Sweet cherry tomatoes,corn, peppers,onions and potatoes make this Ultimate Veggie Pizza one incredible meal. I’ve been digging in the dirt a fair amount this summer; I find it quite cathartic. I never knew I had this passion until I met Keith and we planted our first garden three years ago. Each year we become a bit wiser, and our harvest is a bit better. This year, that meant smaller and more focused planting: four tomato plants (instead of eight), three kinds of peppers (instead of four), you get the idea. Despite the fact that I wish I spent more time in the garden, I would count this year as a success, in particular because of a new addition for 2017: potatoes. Last weekend, as I sat pulling weeds and proudly picking the last of the tomatoes, out came my super man with a large metal shovel in hand. I watched with delight as he broke ground right next to me and began to pull out the most beautiful red potatoes, one right after the other. I could not believe my eyes! I had honestly forgotten that he had even planted those sweet gems, in an unassuming place on the edge of the garden. But how could I have? My potato-loving man had made a mission of growing his beloved starchy vegetable, and he had succeeded! For the first time ever, we have enjoyed Keith’s favorite food straight from the plants that we grew ourselves! It’s oddly rewarding. In celebration of our 2017 garden, Keith created the Ultimate Veggie Pizza, loaded with ingredients that we grew (with a special nod to the red potatoes). Sitting somewhere between pizza and flatbread, the Ultimate Veggie Slice consists of a homemade thin crust, flavored with olive oil, garlic, and fresh herbs, topped with colorful veggies and fresh mozzarella. It is light, earthy, and packed with flavor. As I pack my garden tools away for another year, I am grateful for the things universe has given me: fruits of the earth and the love of a great man (just to name a few).
A garden fresh pizza made with roasted vegetables and a light olive oil and herb base.
- 1 envelope active dry yeast
- 1 1/3 C warm water (110 degrees)
- 3 3/4 C flour (plus 1/2 C for kneading)
- 1 1/2 tsp salt
- 1 green pepper
- 1 ear corn
- 10 cherry tomatoes
- 2 medium potatoes
- 4 ounces fresh mozzarella cheese
- 1/2 onion
- fresh rosemary
- 1 tsp italian seasoning
- 3 garlic cloves
- In a small bowl, sprinkle the yeast over the water and mix in with fingers.
- Let sit until yeast becomes cloudy and foamy.
- In a large bowl, combine 3 3/4 C flour and salt add the yeast mixture and mix until a ball forms.
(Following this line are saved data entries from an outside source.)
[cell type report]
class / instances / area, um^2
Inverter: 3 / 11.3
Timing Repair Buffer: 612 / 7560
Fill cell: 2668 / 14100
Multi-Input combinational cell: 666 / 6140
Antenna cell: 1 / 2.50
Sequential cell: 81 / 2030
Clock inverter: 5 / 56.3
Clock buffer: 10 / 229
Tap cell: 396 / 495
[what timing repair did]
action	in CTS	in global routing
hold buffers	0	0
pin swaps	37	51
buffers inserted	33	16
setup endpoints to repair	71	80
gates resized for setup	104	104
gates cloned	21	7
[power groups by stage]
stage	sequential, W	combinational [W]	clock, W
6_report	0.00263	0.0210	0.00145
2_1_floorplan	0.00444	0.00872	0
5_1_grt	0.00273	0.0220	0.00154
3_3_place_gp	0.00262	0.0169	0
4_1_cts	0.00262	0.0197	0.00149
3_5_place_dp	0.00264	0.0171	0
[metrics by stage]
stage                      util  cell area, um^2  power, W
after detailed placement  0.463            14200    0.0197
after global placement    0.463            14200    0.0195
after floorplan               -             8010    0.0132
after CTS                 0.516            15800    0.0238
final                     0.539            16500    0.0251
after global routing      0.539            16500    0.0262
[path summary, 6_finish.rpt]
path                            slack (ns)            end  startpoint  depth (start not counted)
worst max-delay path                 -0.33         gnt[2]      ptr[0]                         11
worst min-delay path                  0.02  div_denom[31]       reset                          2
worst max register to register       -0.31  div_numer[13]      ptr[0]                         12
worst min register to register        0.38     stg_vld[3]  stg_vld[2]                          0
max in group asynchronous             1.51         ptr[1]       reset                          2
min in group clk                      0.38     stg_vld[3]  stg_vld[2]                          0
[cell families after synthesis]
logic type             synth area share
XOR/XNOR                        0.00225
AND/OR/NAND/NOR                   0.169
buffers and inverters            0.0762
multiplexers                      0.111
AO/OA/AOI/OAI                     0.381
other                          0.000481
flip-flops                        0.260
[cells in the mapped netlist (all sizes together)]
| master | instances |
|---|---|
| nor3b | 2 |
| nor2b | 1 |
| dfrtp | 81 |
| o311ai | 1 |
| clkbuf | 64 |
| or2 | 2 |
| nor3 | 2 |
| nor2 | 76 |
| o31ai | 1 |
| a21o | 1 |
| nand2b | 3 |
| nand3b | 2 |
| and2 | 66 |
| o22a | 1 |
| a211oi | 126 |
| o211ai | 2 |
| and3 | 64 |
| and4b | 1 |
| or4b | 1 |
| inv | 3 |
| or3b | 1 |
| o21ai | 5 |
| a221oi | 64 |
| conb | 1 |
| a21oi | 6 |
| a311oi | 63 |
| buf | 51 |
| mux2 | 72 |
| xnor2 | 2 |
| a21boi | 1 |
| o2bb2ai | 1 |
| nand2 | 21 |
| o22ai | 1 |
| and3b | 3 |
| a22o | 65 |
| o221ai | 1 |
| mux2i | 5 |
### config.mk
export PLATFORM = sky130hd
export DESIGN_NAME = fib_seq_capture
export DESIGN_NICKNAME = d
export VERILOG_FILES = /design/src/rtl/fib_seq_capture.sv
export SDC_FILE = /design/constraint.sdc
export NUM_CORES = 1
export LEC_CHECK = 0
export ABC_AREA = 1
export BUFFER_PORTS_ARGS = -buffer_cell sky130_fd_sc_hd__buf_2
export CELL_PAD_IN_SITES_DETAIL_PLACEMENT = 2
export CELL_PAD_IN_SITES_GLOBAL_PLACEMENT = 2
export CORE_MARGIN = 4
export CORE_UTILIZATION = 35
export CTS_CLUSTER_SIZE = 30
export DETAILED_ROUTE_END_ITERATION = 16
export PLACE_DENSITY_LB_ADDON = 0.08
export SETUP_SLACK_MARGIN = 0.4
export SLEW_MARGIN = 20
export SYNTH_ARGS = -nofsm -noshare
export SYNTH_HDL_FRONTEND = slang
export SYNTH_SLANG_ARGS = --single-unit
export TNS_END_PERCENT = 20
### constraint.sdc
create_clock -name clk -period 7.9 [get_ports clk]
set_clock_uncertainty 0.1 [all_clocks]
set_input_delay 0.395 -clock clk [delete_from_list [all_inputs] [get_ports clk]]
set_output_delay 0.395 -clock clk [all_outputs]
set_load 0.02 [all_outputs]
Transfer to floured board and knead until smooth ball forms.
- Place dough in a large bowl and coat lightly with oil.
- Cover with towel and place bowl in warm area and allow dough to rise, about 2 hours.
- Place whole potatoes in sauce pan, cover with water and boil until potatoes slide off of a fork. Remove and allow to cool (this can be done a day in advance)
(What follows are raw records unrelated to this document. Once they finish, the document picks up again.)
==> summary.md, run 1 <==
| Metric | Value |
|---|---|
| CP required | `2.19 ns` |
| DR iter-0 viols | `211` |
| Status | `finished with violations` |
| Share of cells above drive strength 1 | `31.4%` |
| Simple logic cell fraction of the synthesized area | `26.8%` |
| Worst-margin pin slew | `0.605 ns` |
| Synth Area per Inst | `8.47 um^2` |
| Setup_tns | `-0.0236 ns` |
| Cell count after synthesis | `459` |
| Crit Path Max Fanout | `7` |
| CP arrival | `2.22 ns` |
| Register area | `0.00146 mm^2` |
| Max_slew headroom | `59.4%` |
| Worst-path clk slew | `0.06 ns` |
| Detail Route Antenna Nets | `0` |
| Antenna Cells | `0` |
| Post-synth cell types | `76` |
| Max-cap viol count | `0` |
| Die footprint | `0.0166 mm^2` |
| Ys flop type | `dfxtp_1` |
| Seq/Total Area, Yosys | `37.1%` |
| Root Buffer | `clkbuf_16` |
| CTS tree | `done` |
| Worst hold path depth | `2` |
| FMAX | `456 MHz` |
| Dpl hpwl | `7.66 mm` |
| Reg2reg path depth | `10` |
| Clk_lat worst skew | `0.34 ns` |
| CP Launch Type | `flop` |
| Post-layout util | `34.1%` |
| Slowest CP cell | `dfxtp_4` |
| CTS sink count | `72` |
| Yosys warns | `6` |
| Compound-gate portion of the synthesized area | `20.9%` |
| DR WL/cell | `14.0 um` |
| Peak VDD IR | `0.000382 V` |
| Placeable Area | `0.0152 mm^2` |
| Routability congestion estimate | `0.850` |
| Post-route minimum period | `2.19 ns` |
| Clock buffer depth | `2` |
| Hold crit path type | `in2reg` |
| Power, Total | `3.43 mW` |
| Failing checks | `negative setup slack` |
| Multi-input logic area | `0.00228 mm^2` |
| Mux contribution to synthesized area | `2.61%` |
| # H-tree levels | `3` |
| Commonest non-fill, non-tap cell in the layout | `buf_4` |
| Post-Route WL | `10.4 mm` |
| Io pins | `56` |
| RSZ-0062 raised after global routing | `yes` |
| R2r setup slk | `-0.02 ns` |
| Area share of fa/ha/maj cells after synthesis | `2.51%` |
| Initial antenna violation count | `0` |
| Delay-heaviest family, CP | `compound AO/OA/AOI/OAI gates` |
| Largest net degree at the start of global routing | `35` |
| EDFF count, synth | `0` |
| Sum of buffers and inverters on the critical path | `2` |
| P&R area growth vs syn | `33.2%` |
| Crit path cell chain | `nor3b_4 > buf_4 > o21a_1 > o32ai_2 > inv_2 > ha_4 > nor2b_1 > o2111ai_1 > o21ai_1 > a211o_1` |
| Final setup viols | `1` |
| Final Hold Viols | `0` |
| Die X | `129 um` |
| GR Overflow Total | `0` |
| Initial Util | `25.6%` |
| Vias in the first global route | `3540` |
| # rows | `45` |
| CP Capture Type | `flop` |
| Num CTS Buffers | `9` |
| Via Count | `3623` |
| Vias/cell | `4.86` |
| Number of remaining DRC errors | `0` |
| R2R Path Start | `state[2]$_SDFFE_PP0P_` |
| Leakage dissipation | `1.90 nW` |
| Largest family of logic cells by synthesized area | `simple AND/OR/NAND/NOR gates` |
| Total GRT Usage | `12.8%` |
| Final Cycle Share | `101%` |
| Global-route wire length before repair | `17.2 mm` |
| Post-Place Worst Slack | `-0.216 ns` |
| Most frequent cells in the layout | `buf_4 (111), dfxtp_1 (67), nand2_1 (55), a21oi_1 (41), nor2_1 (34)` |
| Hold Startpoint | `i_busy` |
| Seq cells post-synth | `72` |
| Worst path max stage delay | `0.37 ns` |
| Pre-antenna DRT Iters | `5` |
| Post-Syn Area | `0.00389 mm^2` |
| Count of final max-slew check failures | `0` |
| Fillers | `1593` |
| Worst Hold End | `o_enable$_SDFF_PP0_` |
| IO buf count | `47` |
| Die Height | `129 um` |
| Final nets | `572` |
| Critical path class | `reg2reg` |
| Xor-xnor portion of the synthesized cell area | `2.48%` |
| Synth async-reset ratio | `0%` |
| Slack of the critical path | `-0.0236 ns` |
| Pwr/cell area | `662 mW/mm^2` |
`config.mk`:
```
export PLATFORM = sky130hd
export DESIGN_NAME = alu_responder
export DESIGN_NICKNAME = d
export VERILOG_FILES = /design/src/rtl/alu_responder.sv
export SDC_FILE = /design/constraint.sdc
export NUM_CORES = 1
export LEC_CHECK = 0
export ABC_AREA = 0
export BUFFER_PORTS_ARGS = -buffer_cell sky130_fd_sc_hd__buf_2
export CAP_MARGIN = 40
export CELL_PAD_IN_SITES_DETAIL_PLACEMENT = 0
export CELL_PAD_IN_SITES_GLOBAL_PLACEMENT = 2
export CORE_UTILIZATION = 30
export CTS_CLUSTER_SIZE = 20
export DETAILED_ROUTE_END_ITERATION = 12
export PLACE_DENSITY_LB_ADDON = 0.1
export SYNTH_ARGS = -nofsm -noshare
export SYNTH_HDL_FRONTEND = slang
export SYNTH_SLANG_ARGS = --single-unit
```
`constraint.sdc`:
```
create_clock -name clk -period 1.4 [get_ports clk]
set_input_delay 0.28 -clock clk [delete_from_list [all_inputs] [get_ports clk]]
set_output_delay 0.28 -clock clk [all_outputs]
set_load 0.02 [all_outputs]
```
`src/rtl/alu_responder.sv`:
```
// Request/response ALU: 4-bit signed ops, results queued in a 2-entry FIFO.
// Optional statistics counters are built when ALU_RESPONDER_STATS_EN is defined.
module alu_responder (
  input  logic       clk,
  input  logic       reset,
  input  logic       req_valid,
  output logic       req_ready,
  input  logic [2:0] req_op,
  input  logic [3:0] req_a,
  input  logic [3:0] req_b,
  input  logic [1:0] req_tag,
  output logic       rsp_valid,
  input  logic       rsp_ready,
  output logic [3:0] rsp_result,
  output logic       rsp_zero,
  output logic       rsp_overflow,
  output logic [1:0] rsp_tag
`ifdef ALU_RESPONDER_STATS_EN
  ,
  output logic [7:0] stat_ops,
  output logic [7:0] stat_ovf
`endif
);

  typedef enum logic [2:0] {
    OP_AND  = 3'b000,
    OP_OR   = 3'b001,
    OP_ADD  = 3'b010,
    OP_NAND = 3'b011,
    OP_NOR  = 3'b100,
    OP_ILL  = 3'b101,
    OP_SUB  = 3'b110,
    OP_SLT  = 3'b111
  } op_e;

  logic [3:0] sum, diff;
  logic       ovf_add, ovf_sub;
  logic [3:0] alu_res;
  logic       alu_ovf;
  logic       alu_zero;

  assign sum     = req_a + req_b;
  assign diff    = req_a - req_b;
  assign ovf_add = (req_a[3] == req_b[3]) && (sum[3] != req_a[3]);
  assign ovf_sub = (req_a[3] != req_b[3]) && (diff[3] != req_a[3]);

  always_comb begin
    alu_res = 4'b0000;
    alu_ovf = 1'b0;
    case (op_e'(req_op))
      OP_AND:  alu_res = req_a & req_b;
      OP_OR:   alu_res = req_a | req_b;
      OP_ADD:  begin alu_res = sum;  alu_ovf = ovf_add; end
      OP_NAND: alu_res = ~(req_a & req_b);
      OP_NOR:  alu_res = ~(req_a | req_b);
      OP_SUB:  begin alu_res = diff; alu_ovf = ovf_sub; end
      // signed less-than survives wraparound by correcting the sign with the overflow bit
      OP_SLT:  begin alu_res = {3'b000, diff[3] ^ ovf_sub}; alu_ovf = ovf_sub; end
      default: begin alu_res = 4'b0000; alu_ovf = 1'b0; end
    endcase
  end

  assign alu_zero = (alu_res == 4'b0000);

  // entry layout: {result[3:0], zero, overflow, tag[1:0]}
  logic [7:0] mem [2];
  logic       wr_ptr, rd_ptr;
  logic [1:0] count;
  logic       push, pop;
  logic [7:0] head;

  assign req_ready = ~count[1];
  assign rsp_valid = (count != 2'd0);
  assign push      = req_valid & req_ready;
  assign pop       = rsp_valid & rsp_ready;
  assign head      = mem[rd_ptr];

  always_ff @(posedge clk or posedge reset) begin
    if (reset) begin
      mem[0] <= 8'h00;
      mem[1] <= 8'h00;
      wr_ptr <= 1'b0;
      rd_ptr <= 1'b0;
      count  <= 2'd0;
    end else begin
      if (push) begin
        mem[wr_ptr] <= {alu_res, alu_zero, alu_ovf, req_tag};
        wr_ptr      <= ~wr_ptr;
      end
      if (pop) rd_ptr <= ~rd_ptr;
      case ({push, pop})
        2'b10:   count <= count + 2'd1;
        2'b01:   count <= count - 2'd1;
        default: count <= count;
      endcase
    end
  end

  // outputs read as zero whenever nothing is buffered, including during reset
  assign rsp_result   = rsp_valid ? head[7:4] : 4'b0000;
  assign rsp_zero     = rsp_valid ? head[3]   : 1'b0;
  assign rsp_overflow = rsp_valid ? head[2]   : 1'b0;
  assign rsp_tag      = rsp_valid ? head[1:0] : 2'b00;

`ifdef ALU_RESPONDER_STATS_EN
  always_ff @(posedge clk or posedge reset) begin
    if (reset) begin
      stat_ops <= 8'd0;
      stat_ovf <= 8'd0;
    end else begin
      if (push && (stat_ops != 8'hFF)) stat_ops <= stat_ops + 8'd1;
      if (push && alu_ovf && (stat_ovf != 8'hFF)) stat_ovf <= stat_ovf + 8'd1;
    end
  end
`endif

endmodule

```
==> results.toml <==
[detailed_routing]
ant_nets = 0
via_count = 1353
met3_length_microns = 56
drt_iter0_markers = 55
routedLengthMet1_microns = 1554
top_layer = "met4"
drc = 0
routed_wl_microns = 3664
via_per_inst = 4.571
drtPass1Iterations = 4
met2_length_microns = 2011
route.detailed.wl_per_inst_microns = 12.38

[sta]
relSlewSlack_pct = 64.06
finalHoldViolations = 0
tightest_slew_ns = 0.5256
rsz0062_at_grt = "true"
fmax_mhz = 518.9
finalSetupViolations = 21
period_share_pct = 137.7
maxSlewViolCount = 0
timing.final.ws_setup_ns = -0.5271
clock_skew_ns = 0.003951
timing.final.crit_period_ns = 1.927

[pwr]
peakVddDrop_uv = 594.1
p_leak_nw = 1.081
powerDensity_nw_per_um2 = 1518

[floorplan]
core_area_sq_um = 4786
rows = 25
io_pins = 27
die_h_microns = 73.07
die_w_microns = 73.07
start_util_pct = 31.66
dieArea_sq_um = 5339

[yosys]
yosysSeqAreaShare_pct = 33.03
synth_nets = 200
ys_ff_latch = 20
synth_cells = 168
ys_types = 40
avgSynthCellArea_sq_um = 9.019
syn_area_sq_um = 1515
yosysWarnings = 0

[grt]
antenna_found_initial = 0
globalRouteTotalUtil_pct = 14.79
grt_pass1_wl_microns = 6009
grt_start_max_net_pins = 21
gr-total-overflow = 0
first_global_vias = 1370

[placement]
port_buffers = 26
dp_hpwl_microns = 2851
gp_congestion = 0.8137
place_inst = 288
place_ws_ns = -0.9259

[setup_path]
cpPeakStageDelay_ns = 0.48
crit_fanout = 3
end_kind = "register"
crit_slowest_cell = "fa_1"
crit_chain = "buf_8, clkinvlp_4, buf_4, ha_2, nor2_2, nor2_1, nor2_1, fa_1, nand2b_1, nand3_2, a22oi_2, o21ai_1, o31ai_1"
reg2regPathDepth = 4
worst-setup-path-type = "primary input to register"
endpoint = "mem[11]$_DFFE_PP0P_"
rrSetupSlack_ns = 0.05
cp-start-kind = "primary input"
worstPathArrival_ns = 2.10
startpoint = "req_b[1]"
r2r_end = "mem[11]$_DFFE_PP0P_"
cp_data_required_time_ns = 1.57
crit_top_cell = "nor2_1"
rr_startpoint = "count[1]$_DFFE_PP0P_"

[cts]
cts_max_level = 1
cts_buffers = 3
path_clk_slew_ns = 0.08
root_buffer = "clkbuf_8"
clk_latency_ns = 0.25
clkSinkCount = 20
tritoncts = "done"
cts_max_path_buffers = 2
postCtsHoldBufs = 0

[final_layout]
final_cell_count_no_fill = 296
nets = 262
nFillCells = 478
final_cell_mix = "buf_4 (33), nand2_1 (23), dfrtp_1 (20), buf_2 (20), nor2_1 (13)"
antenna_cells = 0
syn2layout_area_growth_pct = 45.25
layout_commonest_cell = "buf_4"
drive_gt1_share_pct = 44.98

[status]
violations = "negative setup slack"
outcome = "complete, but fails checks"

[worst_hold_path]
min_path_type = "primary input to async pin"

[run]
cap_violations = 0
### src/rtl/mem_bus_pkg.sv
// rtl/mem_bus_pkg.sv - shared memory map, target indices and FSM states for the data-side bus demux
package mem_bus_pkg;

    typedef enum logic [2:0] {
        IDLE = 3'd0,
        REQ  = 3'd1,
        WAIT = 3'd2,
        RESP = 3'd3,
        ERR  = 3'd4
    } state_t;

    localparam int TGT_A   = 0;
    localparam int TGT_B   = 1;
    localparam int TGT_C   = 2;
    localparam int NUM_TGT = 3;

    // Default memory map: 16 KB data RAM, 16 KB boot ROM, 4 KB peripheral block.
    localparam logic [31:0] DEF_TGT_A_BASE = 32'h0000_0000;
    localparam logic [31:0] DEF_TGT_A_MASK = 32'hFFFF_C000;
    localparam logic [31:0] DEF_TGT_B_BASE = 32'h0001_0000;
    localparam logic [31:0] DEF_TGT_B_MASK = 32'hFFFF_C000;
    localparam logic [31:0] DEF_TGT_C_BASE = 32'h8000_0000;
    localparam logic [31:0] DEF_TGT_C_MASK = 32'hFFFF_F000;

endpackage
$ cat src/rtl/wb_writer.sv
// Write-back port driver: merges non-stalling ALU results with late multi-cycle
// results buffered in a small FIFO with WAW kill. Optional macro: WB_LATE_BYPASS_EN.
module wb_writer #(
    parameter int DATA_W = 32,
    parameter int ADDR_W = 5,
    parameter int DEPTH  = 4
) (
    input  logic              clk,
    input  logic              rst,
    input  logic              alu_valid,
    input  logic [ADDR_W-1:0] alu_waddr,
    input  logic [DATA_W-1:0] alu_wdata,
    input  logic              late_valid,
    output logic              late_ready,
    input  logic [ADDR_W-1:0] late_waddr,
    input  logic [DATA_W-1:0] late_wdata,
    output logic              we,
    output logic [ADDR_W-1:0] waddr,
    output logic [DATA_W-1:0] wdata,
    input  logic [ADDR_W-1:0] raddr1,
    output logic              pend1,
    input  logic [ADDR_W-1:0] raddr2,
    output logic              pend2,
    output logic [ADDR_W:0]   fifo_cnt
);

    localparam int PW = $clog2(DEPTH);

    logic [ADDR_W-1:0] ent_addr_q  [DEPTH];
    logic [ADDR_W-1:0] ent_addr_d  [DEPTH];
    logic [DATA_W-1:0] ent_data_q  [DEPTH];
    logic [DATA_W-1:0] ent_data_d  [DEPTH];
    logic [DEPTH-1:0]  ent_valid_q, ent_valid_d;
    logic [PW-1:0]     head_q, head_d, tail_q, tail_d;
    logic [ADDR_W:0]   cnt_q, cnt_d;
    logic              we_q, we_d;
    logic [ADDR_W-1:0] waddr_q, waddr_d;
    logic [DATA_W-1:0] wdata_q, wdata_d;

    logic push, pop, kill, bypass, push_store;

    always_comb begin
        late_ready = rst & (cnt_q < (ADDR_W + 1)'(DEPTH));
        push       = late_valid & late_ready;
        kill       = alu_valid & (alu_waddr != '0);
        pop        = ~alu_valid & (cnt_q != '0);
`ifdef WB_LATE_BYPASS_EN
        bypass     = push & (cnt_q == '0) & ~alu_valid & (late_waddr != '0);
`else
        bypass     = 1'b0;
`endif
        push_store = push & (late_waddr != '0) & ~bypass;
    end

    // Queue update: kill, pop and push touch distinct slots except the
    // pushed slot, whose valid bit already folds in the same-cycle kill.
    always_comb begin
        ent_addr_d  = ent_addr_q;
        ent_data_d  = ent_data_q;
        ent_valid_d = ent_valid_q;
        for (int unsigned i = 0; i < DEPTH; i++) begin
            if (kill && ent_addr_q[i] == alu_waddr)
                ent_valid_d[i] = 1'b0;
        end
        if (pop)
            ent_valid_d[head_q] = 1'b0;
        if (push_store) begin
            ent_addr_d[tail_q]  = late_waddr;
            ent_data_d[tail_q]  = late_wdata;
            ent_valid_d[tail_q] = ~(kill && late_waddr == alu_waddr);
        end
        head_d = head_q + PW'(pop);
        tail_d = tail_q + PW'(push_store);
        cnt_d  = cnt_q + {{ADDR_W{1'b0}}, push_store} - {{ADDR_W{1'b0}}, pop};
    end

    always_comb begin
        we_d    = 1'b0;
        waddr_d = waddr_q;
        wdata_d = wdata_q;
        if (alu_valid) begin
            if (kill) begin
                we_d    = 1'b1;
                waddr_d = alu_waddr;
                wdata_d = alu_wdata;
            end
        end else if (pop) begin
            if (ent_valid_q[head_q]) begin
                we_d    = 1'b1;
                waddr_d = ent_addr_q[head_q];
                wdata_d = ent_data_q[head_q];
            end
        end else if (bypass) begin
            we_d    = 1'b1;
            waddr_d = late_waddr;
            wdata_d = late_wdata;
        end
    end

    always_comb begin
        pend1 = 1'b0;
        pend2 = 1'b0;
        for (int unsigned i = 0; i < DEPTH; i++) begin
            if (ent_valid_q[i] && ent_addr_q[i] == raddr1) pend1 = 1'b1;
            if (ent_valid_q[i] && ent_addr_q[i] == raddr2) pend2 = 1'b1;
        end
        if (push_store && late_waddr == raddr1) pend1 = 1'b1;
        if (push_store && late_waddr == raddr2) pend2 = 1'b1;
        pend1 = pend1 & (raddr1 != '0);
        pend2 = pend2 & (raddr2 != '0);
    end

    always_ff @(posedge clk or negedge rst) begin
        if (!rst) begin
            for (int unsigned i = 0; i < DEPTH; i++) begin
                ent_addr_q[i] <= '0;
                ent_data_q[i] <= '0;
            end
            ent_valid_q <= '0;
            head_q      <= '0;
            tail_q      <= '0;
            cnt_q       <= '0;
            we_q        <= 1'b0;
            waddr_q     <= '0;
            wdata_q     <= '0;
        end else begin
            ent_addr_q  <= ent_addr_d;
            ent_data_q  <= ent_data_d;
            ent_valid_q <= ent_valid_d;
            head_q      <= head_d;
            tail_q      <= tail_d;
            cnt_q       <= cnt_d;
            we_q        <= we_d;
            waddr_q     <= waddr_d;
            wdata_q     <= wdata_d;
        end
    end

    assign we       = we_q;
    assign waddr    = waddr_q;
    assign wdata    = wdata_q;
    assign fifo_cnt = cnt_q;

endmodule
$ cat config.mk
export PLATFORM = sky130hd
export DESIGN_NAME = wb_writer
export DESIGN_NICKNAME = d
export VERILOG_FILES = /design/src/rtl/wb_writer.sv
export SDC_FILE = /design/constraint.sdc
export NUM_CORES = 1
export LEC_CHECK = 0
export CAP_MARGIN = 20
export CORE_MARGIN = 2
export CORE_UTILIZATION = 60
export DETAILED_ROUTE_END_ITERATION = 10
export PLACE_DENSITY = 0.86
export RECOVER_POWER = 100
export REMOVE_ABC_BUFFERS = 1
export SYNTH_ARGS = -nofsm -noshare
export SYNTH_HDL_FRONTEND = slang
export SYNTH_SLANG_ARGS = --single-unit
$ cat constraint.sdc
create_clock -name clk -period 7.4 [get_ports clk]
set_clock_uncertainty 0.2 [all_clocks]
set_input_delay 1.85 -clock clk [delete_from_list [all_inputs] [get_ports clk]]
set_output_delay 1.85 -clock clk [all_outputs]
set_load 0.01 [all_outputs]
**Word level (Yosys, flattened, before mapping)**

Index checks and enable logic that the tools add are counted.

- Flip-flop bits (word level): 200
- Input port bits: 88
- Output and inout bits: 47

- Add/subtract/negate cells: 4
- $lt $le $gt $ge: 8
- Equality and inequality tests: 16
- Multiplexer cells: 47
- Bitwise gates (word level): 13
- Reductions and logical operators: 26

Operators by type and width:

| kind | number |
|---|---|
| $mux W32 | 7 |
| $bwmux W128 | 1 |
| $eq A5 B5 Y1 | 15 |
| $bmux W32 S2 | 1 |
| $demux W32 S2 | 1 |
| $mux W5 | 7 |
| $mux W1 | 21 |
| $bwmux W20 | 1 |
| $reduce_bool A5 Y1 | 4 |
| $logic_and A1 B1 Y1 | 18 |
| $bmux W5 S2 | 1 |
| $demux W5 S2 | 1 |
| $mux W4 | 2 |
| $and A1 B1 Y1 | 7 |
| $add A6 B1 Y6 | 1 |
| $ge A3 B3 Y1 const B | 2 |
| $lt A2 B3 Y1 const B | 2 |
| $lt A6 B3 Y1 const B | 1 |
| $not A2 Y3 | 2 |
| $reduce_bool A6 Y1 | 1 |
| $sub A6 B1 Y6 | 1 |
| $add A2 B1 Y2 | 2 |
| $and A4 B4 Y4 | 1 |
| $bwmux W4 | 1 |
| other kinds (9) | 13 |

**Longest topological paths before layout**

Gate-level depths: netlist of the first run.

- Depth in word-level cells: 9
- Gate-level depth with buffers: 14

**Least setup slack after synthesis of the first run**

No wires, ideal clock.

- Path type: input to output
- From: input raddr1[3]
- To: output pend1
- Data arrival time: 2967 ps
- Required time: 5350 ps
- Slack: 2383 ps
- Stages: 6
- Cells stage by stage: clkbuf_1 > xor2_1 > nor4_1 > nand3_1 > and4_1 > a21oi_1

- Word-level cells in the longest chain between the ends: 8

Ends and longest elaborated chain:

| what | RTL line | text |
|---|---|---|
| from (decl) | 20 | `input logic [ADDR_W-1:0] raddr1,` |
| $eq A5 B5 Y1 | 104 | `if (ent_valid_q[i] && ent_addr_q[i] == raddr1) pend1 = 1'b1;` |
| $logic_and A1 B1 Y1 | 104 |  |
| $mux W1 (4 in a row) | 104 |  |
| $mux W1 | 107 | `if (push_store && late_waddr == raddr1) pend1 = 1'b1;` |
| $and A1 B1 Y1 (*) | 109 | `pend1 = pend1 & (raddr1 != '0);` |
| to (decl) | 21 | `output logic pend1,` |

Every way passes the cells marked *; elsewhere a longest branch is shown, timed or not.

**Worst setup path after layout of the first run**

- From: input late_waddr[1]
- To: output pend2

- Word-level cells in the longest chain between the ends: 5

Ends and longest elaborated chain:

| what | RTL line | text |
|---|---|---|
| from (decl) | 15 | `input logic [ADDR_W-1:0] late_waddr,` |
| $reduce_bool A5 Y1 | 52 | `push_store = push & (late_waddr != '0) & ~bypass;` |
| $and A1 B1 Y1 | 52 |  |
| $logic_and A1 B1 Y1 (*) | 108 | `if (push_store && late_waddr == raddr2) pend2 = 1'b1;` |
| $mux W1 (*) | 108 |  |
| $and A1 B1 Y1 (*) | 110 | `pend2 = pend2 & (raddr2 != '0);` |
| to (decl) | 23 | `output logic pend2,` |

Marked as above.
- While dough is rising, place husked ear of corn over burner of stove and turn until charred.
- Julienne green pepper, banana pepper and onion.
- Slice potatoes and place on baking sheet. Place in 400 degree oven for 10 minutes.
- Take dough from bowl and place on lightly greased pizza pan. Press into edges.
- In a small sauté pan, heat oil over medium heat with whole cloves of garlic in oil. Heat for 5 minutes and then remove garlic.
- Drizzle half the oil onto the crust and top with Italian seasoning and roasted vegetables.
- Top with cherry tomatoes (cut in half).
- Cut mozzarella into small pieces and place on top of vegetables.
- Place pizza in 400 degree oven until crust is golden brown
- Remove from oven and drizzle with remaining oil. Top with fresh rosemary.